SOURCE RECORDS —
`src/rtl/wos_pkg.sv`:
```
// Shared types and constants for the weighted order-statistic stream filter.
// Latency: n/a (package). Backpressure: n/a.
// Contents: controller state encoding, rank/total-weight width helper, result pipeline depth.
package wos_pkg;

  // Controller states. IDLE is all-zero so the reset value is also the idle encoding.
  typedef enum logic [1:0] {
    ST_IDLE  = 2'd0,
    ST_RUN   = 2'd1,
    ST_DRAIN = 2'd2,
    ST_DONE  = 2'd3
  } wos_state_e;

  // Cycles from a source address being issued to its result write:
  // ROM read (1) + window shift (1) + rank-core output register (1).
  localparam int PIPE_LAT = 3;

  // Width that holds any rank and the largest possible total weight N*(2**W_BITS-1).
  function automatic int rank_bits_f(input int n_taps, input int w_bits);
    return $clog2(n_taps * ((1 << w_bits) - 1) + 1);
  endfunction

endpackage

```
`src/rtl/wos_rank_core.sv`:
```
// Weighted order-statistic selector over N window taps with one output register.
// Latency: 1 cycle from taps_i/en_i to sel_o. Backpressure: none, loads whenever en_i is high.
// Ports: clk_i/rst_i (async active-high), en_i load enable, taps_i (tap 0 in low bits),
//        weights_i (W_BITS per tap), rank_i (0 = minimum), sel_o registered selected sample.
module wos_rank_core
  import wos_pkg::*;
#(
  parameter int N         = 3,
  parameter int DATA_BITS = 8,
  parameter int W_BITS    = 2,
  parameter int RANK_BITS = rank_bits_f(N, W_BITS)
) (
  input  logic                   clk_i,
  input  logic                   rst_i,
  input  logic                   en_i,
  input  logic [N*DATA_BITS-1:0] taps_i,
  input  logic [N*W_BITS-1:0]    weights_i,
  input  logic [RANK_BITS-1:0]   rank_i,
  output logic [DATA_BITS-1:0]   sel_o
);

  logic [DATA_BITS-1:0] x    [N];
  logic [RANK_BITS-1:0] w    [N];
  logic [RANK_BITS-1:0] cum  [N];
  logic                 qual [N];
  logic [RANK_BITS-1:0] total;
  logic [RANK_BITS-1:0] eff_rank;
  logic [DATA_BITS-1:0] sel_d;
  logic [DATA_BITS-1:0] sel_q;

  always_comb begin
    for (int i = 0; i < N; i++) begin
      x[i] = taps_i[i*DATA_BITS +: DATA_BITS];
      w[i] = RANK_BITS'(weights_i[i*W_BITS +: W_BITS]);
    end
  end

  // Total weight cannot overflow: RANK_BITS is sized for every weight at maximum.
  always_comb begin
    total = '0;
    for (int i = 0; i < N; i++) begin
      total = total + w[i];
    end
  end

  // Ranks past the end of the multiset select its largest element.
  // When total is zero this wraps, but the result is forced to zero below.
  assign eff_rank = (rank_i >= total) ? (total - RANK_BITS'(1)) : rank_i;

  // For each tap j: weight of all taps not greater than x[j]. Tap j is a
  // candidate when that cumulative weight passes the effective rank.
  always_comb begin
    for (int j = 0; j < N; j++) begin
      logic [RANK_BITS-1:0] acc;
      acc = '0;
      for (int i = 0; i < N; i++) begin
        if (x[i] <= x[j]) begin
          acc = acc + w[i];
        end
      end
      cum[j]  = acc;
      qual[j] = (acc > eff_rank);
    end
  end

  // Smallest candidate value is the weighted order statistic.
  always_comb begin
    logic                 found;
    logic [DATA_BITS-1:0] best;
    found = 1'b0;
    best  = '0;
    for (int j = 0; j < N; j++) begin
      if (qual[j] && (!found || (x[j] < best))) begin
        found = 1'b1;
        best  = x[j];
      end
    end
    sel_d = (total == '0) ? '0 : best;
  end

  always_ff @(posedge clk_i or posedge rst_i) begin
    if (rst_i) begin
      sel_q <= '0;
    end else if (en_i) begin
      sel_q <= sel_d;
    end
  end

  assign sel_o = sel_q;

endmodule

```
`src/rtl/wos_stream_filter.sv`:
```
// DMA-style WOS filter: streams len samples from a sync ROM through an N-tap window into a result RAM.
// Latency: result k written exactly 3 cycles after src_addr_o = k. Backpressure: none; one sample per cycle.
// Ports: start_i/abort_i control, len_i/rank_i/weights_i config (latched on accepted start),
//        src_addr_o/src_data_i ROM side, res_we_o/res_addr_o/res_data_o RAM side, busy_o/done_o/wt_err_o status.
module wos_stream_filter
  import wos_pkg::*;
#(
  parameter int N         = 3,
  parameter int DATA_BITS = 8,
  parameter int ADDR_BITS = 8,
  parameter int W_BITS    = 2,
  parameter int RANK_BITS = rank_bits_f(N, W_BITS)
) (
  input  logic                 clk_i,
  input  logic                 rst_i,
  input  logic                 start_i,
  input  logic                 abort_i,
  input  logic [ADDR_BITS-1:0] len_i,
  input  logic [RANK_BITS-1:0] rank_i,
  input  logic [N*W_BITS-1:0]  weights_i,
  output logic [ADDR_BITS-1:0] src_addr_o,
  input  logic [DATA_BITS-1:0] src_data_i,
  output logic                 res_we_o,
  output logic [ADDR_BITS-1:0] res_addr_o,
  output logic [DATA_BITS-1:0] res_data_o,
  output logic                 busy_o,
  output logic                 done_o,
  output logic                 wt_err_o
);

  wos_state_e state_q, state_d;

  logic [ADDR_BITS-1:0]   len_q;
  logic [RANK_BITS-1:0]   rank_q;
  logic [N*W_BITS-1:0]    wts_q;
  logic                   wt_err_q;
  logic [ADDR_BITS-1:0]   addr_q;
  logic [PIPE_LAT-1:0]    vld_q;            // bit 0 = address issued last cycle
  logic [ADDR_BITS-1:0]   adr_q [PIPE_LAT];
  logic [DATA_BITS-1:0]   taps_q [N];       // tap 0 = newest sample
  logic [N*DATA_BITS-1:0] taps_flat;
  logic [RANK_BITS-1:0]   wsum_in;

  logic accept;
  logic flush;
  logic issue;
  logic last_issue;

  // abort takes priority over a simultaneous start in IDLE.
  assign accept     = (state_q == ST_IDLE) && start_i && !abort_i;
  assign flush      = (state_q != ST_IDLE) && abort_i;
  assign last_issue = (addr_q == (len_q - ADDR_BITS'(1)));

  // ---------------- controller: state register ----------------
  always_ff @(posedge clk_i or posedge rst_i) begin
    if (rst_i) begin
      state_q <= ST_IDLE;
    end else begin
      state_q <= state_d;
    end
  end

  // ---------------- controller: next state ----------------
  // A zero-length job goes through DRAIN (pipeline already empty) so busy is
  // high for one cycle and done follows two cycles after the start.
  always_comb begin
    state_d = state_q;
    unique case (state_q)
      ST_IDLE: begin
        if (accept) begin
          state_d = (len_i == '0) ? ST_DRAIN : ST_RUN;
        end
      end
      ST_RUN: begin
        if (abort_i) begin
          state_d = ST_IDLE;
        end else if (last_issue) begin
          state_d = ST_DRAIN;
        end
      end
      ST_DRAIN: begin
        // Leave once only the final write is left in the last stage.
        if (abort_i) begin
          state_d = ST_IDLE;
        end else if (!vld_q[0] && !vld_q[1]) begin
          state_d = ST_DONE;
        end
      end
      ST_DONE: begin
        state_d = ST_IDLE;
      end
      default: begin
        state_d = ST_IDLE;
      end
    endcase
  end

  // ---------------- controller: outputs ----------------
  always_comb begin
    busy_o = 1'b0;
    done_o = 1'b0;
    issue  = 1'b0;
    unique case (state_q)
      ST_RUN: begin
        busy_o = 1'b1;
        issue  = 1'b1;
      end
      ST_DRAIN: begin
        busy_o = 1'b1;
      end
      ST_DONE: begin
        done_o = 1'b1;
      end
      default: begin
        busy_o = 1'b0;
      end
    endcase
  end

  // Total of the incoming weights, used to flag an empty multiset at start.
  always_comb begin
    wsum_in = '0;
    for (int i = 0; i < N; i++) begin
      wsum_in = wsum_in + RANK_BITS'(weights_i[i*W_BITS +: W_BITS]);
    end
  end

  // Job configuration and source address counter.
  always_ff @(posedge clk_i or posedge rst_i) begin
    if (rst_i) begin
      len_q    <= '0;
      rank_q   <= '0;
      wts_q    <= '0;
      wt_err_q <= 1'b0;
      addr_q   <= '0;
    end else if (accept) begin
      len_q    <= len_i;
      rank_q   <= rank_i;
      wts_q    <= weights_i;
      wt_err_q <= (wsum_in == '0);
      addr_q   <= '0;
    end else if (issue) begin
      addr_q <= addr_q + ADDR_BITS'(1);
    end
  end

  // Valid and address pipeline alongside the ROM read / window / rank stages.
  // abort drops everything in flight, so no further writes appear.
  always_ff @(posedge clk_i or posedge rst_i) begin
    if (rst_i) begin
      vld_q <= '0;
      for (int i = 0; i < PIPE_LAT; i++) begin
        adr_q[i] <= '0;
      end
    end else begin
      vld_q    <= flush ? '0 : {vld_q[PIPE_LAT-2:0], issue};
      adr_q[0] <= addr_q;
      for (int i = 1; i < PIPE_LAT; i++) begin
        adr_q[i] <= adr_q[i-1];
      end
    end
  end

  // Window shift register. The first sample of a job fills every tap so the
  // leading outputs see s[<0] = s[0].
  always_ff @(posedge clk_i or posedge rst_i) begin
    if (rst_i) begin
      for (int i = 0; i < N; i++) begin
        taps_q[i] <= '0;
      end
    end else if (vld_q[0]) begin
      if (adr_q[0] == '0) begin
        for (int i = 0; i < N; i++) begin
          taps_q[i] <= src_data_i;
        end
      end else begin
        taps_q[0] <= src_data_i;
        for (int i = 1; i < N; i++) begin
          taps_q[i] <= taps_q[i-1];
        end
      end
    end
  end

  always_comb begin
    taps_flat = '0;
    for (int i = 0; i < N; i++) begin
      taps_flat[i*DATA_BITS +: DATA_BITS] = taps_q[i];
    end
  end

  wos_rank_core #(
    .N         (N),
    .DATA_BITS (DATA_BITS),
    .W_BITS    (W_BITS),
    .RANK_BITS (RANK_BITS)
  ) u_rank_core (
    .clk_i     (clk_i),
    .rst_i     (rst_i),
    .en_i      (vld_q[1]),
    .taps_i    (taps_flat),
    .weights_i (wts_q),
    .rank_i    (rank_q),
    .sel_o     (res_data_o)
  );

  assign src_addr_o = addr_q;
  assign res_we_o   = vld_q[PIPE_LAT-1];
  assign res_addr_o = adr_q[PIPE_LAT-1];
  assign wt_err_o   = wt_err_q;

endmodule

```
`config.mk`:
```
export PLATFORM = sky130hd
export DESIGN_NAME = wos_stream_filter
export DESIGN_NICKNAME = d
export VERILOG_FILES = /design/src/rtl/wos_pkg.sv /design/src/rtl/wos_rank_core.sv /design/src/rtl/wos_stream_filter.sv
export SDC_FILE = /design/constraint.sdc
export NUM_CORES = 1
export LEC_CHECK = 0
export BUFFER_PORTS_ARGS = -buffer_cell sky130_fd_sc_hd__buf_4
export CORE_ASPECT_RATIO = 1.2
export CORE_MARGIN = 3
export CORE_UTILIZATION = 54
export CTS_CLUSTER_DIAMETER = 50
export DETAILED_ROUTE_END_ITERATION = 7
export MAX_ROUTING_LAYER = met4
export PLACE_DENSITY_LB_ADDON = 0.05
export SLEW_MARGIN = 10
export SYNTH_ARGS = -nofsm -noshare
export SYNTH_HDL_FRONTEND = slang
export SYNTH_SLANG_ARGS = --single-unit
export TNS_END_PERCENT = 30
```
`constraint.sdc`:
```
create_clock -name clk_i -period 8.2 [get_ports clk_i]
set_clock_uncertainty 0.05 [all_clocks]
set_input_delay 0 -clock clk_i [delete_from_list [all_inputs] [get_ports clk_i]]
set_output_delay 0 -clock clk_i [all_outputs]
set_load 0.05 [all_outputs]
```
# [Word-level counts from Yosys, hierarchy flattened]
# Index checks and enable logic that the tools add are counted.
[totals] regBits=88 in_bits=30 out_inout_bits=28 word_cells=101
[op_classes] add_sub_neg=13 order_cmp=15 eq_ne=7 muxes=30 reduce_logical=22
[op_table] operator="$le 8x8->1" n=9
[op_table] operator="$mux 8" n=6
[op_table] operator="$mux 4" n=7
[op_table] operator="$mux 2" n=9
[op_table] operator="$add 4x2->4" n=4
[op_table] operator="$logic_not 8->1" n=2
[op_table] operator="$lt 8x8->1" n=2
[op_table] operator="$mux 16" n=1
[op_table] operator="$add 2x2->3" n=5
[op_table] operator="$gt 4x4->1" n=3
[op_table] operator="$add 8x1->8 const B" n=1
[op_table] operator="$eq 8x8->1" n=1
[op_table] operator="$logic_not 4->1" n=2
[op_table] operator="$pmux 2 s4" n=1
[op_table] operator="$sub 8x1->8 const B" n=1
[op_table] operator="$logic_and 1x1->1" n=6
[op_table] operator="$ne 3x3->1 const B" n=2
[op_table] operator="$logic_not 1->1" n=5
[op_table] operator="$mux 1" n=5
[op_table] operator="$add 3x2->4" n=1
[op_table] operator="$eq 2x2->1 const B" n=2
[op_table] operator="$ge 4x4->1" n=1
[op_table] operator="$reduce_bool 2->1" n=2
[op_table] operator="$sub 4x1->4 const B" n=1
[op_table] operator="7 further kinds" n=8

# [Depth between registers and ports, before layout]
# Gate-level depths: netlist (run 1).
[depth] ltp_word=17 depth_mapped=36

# [Modules after synthesis]
# From an unflattened synthesis (run 1), not the netlist that was laid out.
[hier_totals] hier_cells=617 hier_area_um2=6058.3
[by_module_without_submodules] module="wos_stream_filter" n_inst=1 cells_each=306 area_each_um2=3417.0
[by_module_without_submodules] module="wos_rank_core" n_inst=1 cells_each=311 area_each_um2=2641.3

# [Least setup slack after synthesis (run 1)]
# OpenSTA, ideal clock, no wires.
[synth_timing] path_kind="reg-to-reg" from="register wts_q[0]" to="register u_rank_core.sel_q[1], in the netlist u_rank_core.sel_o[1]" setup_ns=0.070 t_arrival_ns=6.732 t_required_ns=8.080 setup_slack_ns=1.348 path_stages_with_launch=33 path_buffers=3 period_less_slack_ns=6.852 path_cell_list="dfrtp_1 -> ha_1 -> inv_1 -> fa_1 -> fa_1 -> ha_1 -> a21o_1 -> maj3_1 -> a21oi_1 -> mux2i_1 -> ha_1 -> a21oi_1 -> o21ai_1 -> and2_2 -> dlymetal6s2s_1 -> nand2_1 -> ha_1 -> a211o_1 -> a21oi_2 -> o211ai_1 -> nand2_1 -> o21a_1 -> buf_6 -> a22o_2 -> inv_1 -> ha_1 -> nand4_1 -> nor2_1 -> o21ai_0 -> a311o_2 -> buf_6 -> a211oi_1 -> nand3b_1"
[synth_via] elab_chain_cells=16 elab_cells_between_ends=38 classes_between="add/sub (9); order compare (6); mux (16); reduce/logical (7)"
[synth_rtl] item="from (decl)" line_no="wos_stream_filter.sv:35" rtl="logic [N*W_BITS-1:0] wts_q;"
[synth_rtl] item="from (signal assigned)" line_no="wos_stream_filter.sv:139" rtl="wts_q <= weights_i;"
[synth_rtl] item="branches (longest 15 deep; another with $lt 8x8->1)"
[synth_rtl] item="$mux 8 (*)" line_no="wos_rank_core.sv:78" rtl="sel_d = (total == '0) ? '0 : best;"
[synth_rtl] item="to (signal assigned)" line_no="wos_rank_core.sv:85" rtl="sel_q <= sel_d;"
[synth_rtl] item="to (decl)" line_no="wos_rank_core.sv:29" rtl="logic [DATA_BITS-1:0] sel_q;"
# Every way passes the cells marked *.
# A chain may end at the register's enable or synchronous reset.

# [Final worst setup path (run 1)]
[layout_timing] from="register wts_q[2]" to="register u_rank_core.sel_q[2], in the netlist u_rank_core.sel_o[2]"
[layout_via] elab_chain_cells=15 elab_cells_between_ends=35 classes_between="add/sub (9); order compare (6); mux (13); reduce/logical (7)"
[layout_rtl] item="$add 2x2->3, on equally long branches" line_no="wos_rank_core.sv:42, wos_rank_core.sv:58"
[layout_rtl] item="$add 4x2->4 / $mux 4 (equally long branches)" line_no="wos_rank_core.sv:42, wos_rank_core.sv:57"
[layout_rtl] item="$sub 4x1->4 (tied with other cells)" line_no="wos_rank_core.sv:48" rtl="assign eff_rank = (rank_i >= total) ? (total - RANK_BITS'(1)) : rank_i;"
[layout_rtl] item="$mux 4, on equally long branches" line_no="wos_rank_core.sv:48, wos_rank_core.sv:57"
[layout_rtl] item="$gt 4x4->1" line_no="wos_rank_core.sv:62" rtl="qual[j] = (acc > eff_rank);"
[layout_rtl] item="$mux 8 / $mux 1 (equally long branches)" line_no="wos_rank_core.sv:73" rtl="if (qual[j] && (!found || (x[j] < best))) begin"
[layout_rtl] item="$lt 8x8->1 / $logic_not 1->1 (equally long branches)" line_no="wos_rank_core.sv:73"
[layout_rtl] item="$logic_or 1x1->1" line_no="wos_rank_core.sv:73"
[layout_rtl] item="$logic_and 1x1->1" line_no="wos_rank_core.sv:73"
[layout_rtl] item="$mux 8 / $mux 1 (equally long branches)" line_no="wos_rank_core.sv:73"
[layout_rtl] item="$lt 8x8->1 / $logic_not 1->1 (equally long branches)" line_no="wos_rank_core.sv:73"
[layout_rtl] item="$logic_or 1x1->1" line_no="wos_rank_core.sv:73"
[layout_rtl] item="$logic_and 1x1->1" line_no="wos_rank_core.sv:73"
[layout_rtl] item="$mux 8" line_no="wos_rank_core.sv:73"
[layout_rtl] item="$mux 8 (*)" line_no="wos_rank_core.sv:78"
# Every way passes the cells marked *; elsewhere a longest branch is shown, timed or not.

==> flow_summary.json, run 1 <==
{
  "status": "finished clean",
  "rows": 41,
  "gp_congestion": 0.857,
  "antenna_found_initial": 0,
  "grt_use_total_pct": 23.8,
  "cts_tree": "done",
  "clk_latency_ns": 0.35,
  "fin_hold_ws_ns": 0.180,
  "coreArea_mm2": 0.0106,
  "drt-initial-drc-count": 165,
  "maxSlewHeadroom_pct": 38.2,
  "placed_cell_area_mm2": 0.00635,
  "fill_cells": 873,
  "max_stage_delay_ns": 0.61,
  "drt_first_pass_iters": 4,
  "avgSynthCellArea_um2": 9.41,
  "yosys_register_bits": 88,
  "die_h_um": 120,
  "crit_top_cell": "ha_1",
  "fin_nets": 820,
  "fmax_mhz": 133,
  "clk_path_buf_depth": 2,
  "worstPathMaxFanout": 14,
  "synth_area_mm2": 0.00588,
  "wl_um": 13300,
  "endpoint_kind": "register",
  "synth_edf_count": 0,
  "period_share_pct": 91.5,
  "crit_slowest_cell": "fa_1",
  "crit_family": "compound AO/OA/AOI/OAI gates",
  "start_util_pct": 55.6,
  "fin_area_mm2": 0.00699,
  "async_flop_share_pct": 100,
  "worst_slew_pin_slew_ns": 0.925,
  "multiInputGateArea_mm2": 0.00332,
  "rsz0062_at_grt": "no",
  "setup_viol": 0,
  "cp.arrival_ns": 7.68,
  "post_route_cells_drive_above_1_share_pct": 12.5,
  "synth_top_flop_cell": "dfrtp_1",
  "synth_area_leaders": "dfrtp_1, ha_1, nand2_1",
  "via_count": 4747,
  "slew_violations": 0,
  "grt_pass1_vias": 4760,
  "area_growth_pct": 19.0,
  "critPathKind": "register to register",
  "diodes": 0,
  "dieArea_mm2": 0.0122,
  "dp_hpwl_um": 9910,
  "period_minus_slack_ns": 7.50,
  "postSynthCellCount": 625,
  "seq_area_frac_synth_pct": 37.5,
  "io_pins": 58,
  "root_buffer": "clkbuf_16",
  "finalNonFillerCells": 842,
  "cp.required_ns": 8.38,
  "synth_top_area_share_pct": 37.5,
  "cts_made_buffers": 9,
  "yosysWarningCount": 0,
  "final_antenna_net_count": 0,
  "viasPerCell": 5.64,
  "r2r_cells": 30,
  "crit_path_start_kind": "register",
  "post_drt_wl_per_cell_um": 15.8,
  "whs_path_depth": 5,
  "grt_pass1_wl_um": 22400,
  "critPathBufInv": 1,
  "placed_cells_incl_taps": 790,
  "path_clk_slew_ns": 0.07,
  "seq_area_mm2": 0.00220,
  "final_common_cell": "dfrtp_1",
  "numPortBuffers": 57,
  "grt_max_degree": 51,
  "cts.sinks": 88,
  "crit_cells": 30,
  "drc": 0,
  "synth_fp_nets": 737,
  "drv_cap": 0,
  "hp-class": "input port to register",
  "final.setup.tns_ns": 0,
  "cts_resized": 0,
  "hold_viol": 0,
  "die_x_um": 101,
  "synth_cell_types": 58,
  "mostFrequentLayoutCells": "dfrtp_1, nand2_1, ha_1",
  "overflow": 0,
  "htree_levels": 3,
  "synth_top_area_cell": "dfrtp_1"
}
[routing by layer]
metal / wire [um] / vias up / GRT usage (%)
met5: 0 / - / -
met4: 299 / 0 / 7.65
met3: 434 / 23 / 4.44
met2: 6840 / 91 / 40.5
met1: 5750 / 2294 / 28.5
li1: - / 2339 / -
[stage by stage]
stage          util, %  setup WS (ns)
6_report          66.2          0.700
5_1_grt           66.2          0.227
4_1_cts           66.2          0.755
3_5_place_dp      60.1          0.755
3_3_place_gp      60.1           1.07
2_1_floorplan        -           1.35
[synth_stat cells, types with 3 or more instances]
master and count:
a21o_1 7, a21oi_1 46, clkbuf_1 12, o21ai_0 26, xor2_1 11, nor2b_1 7
buf_4 8, nand3b_1 9, a31oi_1 3, nand4_1 20, nand2_1 82, and2_1 6
o211ai_1 6, inv_1 54, fa_1 9, xnor2_1 11, o21ai_1 5, nor2_1 38
buf_6 3, nor3_1 8, nand2b_1 5, mux2i_1 22, dfrtp_1 88, a22oi_1 6
a211oi_1 8, nor3b_1 4, o21a_1 8, nor4_1 4, nand3_1 4, ha_1 73
[cell families after synthesis]
| family | Yosys count | synth area share (%) |
|---|---|---|
| and+or+nand+nor | 196 | 15.9 |
| AOI/OAI and AO/OA | 132 | 14.2 |
| DFF | 88 | 37.5 |
| adders and majority gates | 83 | 18.8 |
| buffers and inverters | 79 | 6.09 |
| muxes | 25 | 4.32 |
| xor gates and xnor gates | 22 | 3.28 |
[final cells by class]
| class | count | area share (%) |
|---|---|---|
| Timing Repair Buffer | 96 | 11.6 |
| Multi-Input combinational cell | 458 | 47.5 |
| Inverter | 55 | 2.97 |
| Tap cell | 129 | 2.31 |
| Sequential cell | 88 | 31.5 |
| Clock buffer | 9 | 3.22 |
| Clock inverter | 7 | 0.894 |
[flip-flops by register name, summed over array words and instances (netlist names)]
name	flops
wts_q	6
src_addr_o	8
len_q	8
state_q	2
rank_q	4
wt_err_o	1
adr_q	16
taps_flat	24
u_rank_core.sel_o	8
res_addr_o	8
vld_q	3
[worst register-to-register path: cells and delay by family (launching register included)]
kind / cells / cell delay, ns
adder cells (fa/ha/maj): 8 / 2.78
buffers and inverters: 1 / 0.06
flip-flops: 1 / 0.42
AND/OR/NAND/NOR: 5 / 0.74
AO/OA/AOI/OAI: 16 / 3.31
[what timing repair did]
action                                 in CTS  in global routing
setup endpoints to repair                   0                  0
buffers inserted                            0                  0
hold buffers                               36                  0
endpoints found under the hold margin      83                  0
[final timing paths]
check | start | to | slack [ns]
worst min register to register | adr_q[8] | res_addr_o[0] | 0.30
worst min-delay path | start_i | state_q[0] | 0.18
worst max register to register | wts_q[2] | u_rank_core.sel_o[2] | 0.70
worst max-delay path | wts_q[2] | u_rank_core.sel_o[2] | 0.70
max in group asynchronous | rst_i | wts_q[3] | 6.81
min in group asynchronous | rst_i | res_addr_o[5] | 0.25
Power of run 1 is left out: the tool's default activity adds up to more than one toggle a clock period on the data nets, which glitch-free logic cannot reach.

DIRECTIONS — Count every line in the listing that holds the word "equally". Report the count and nothing else.

REPLY TO THE EXERCISE — 7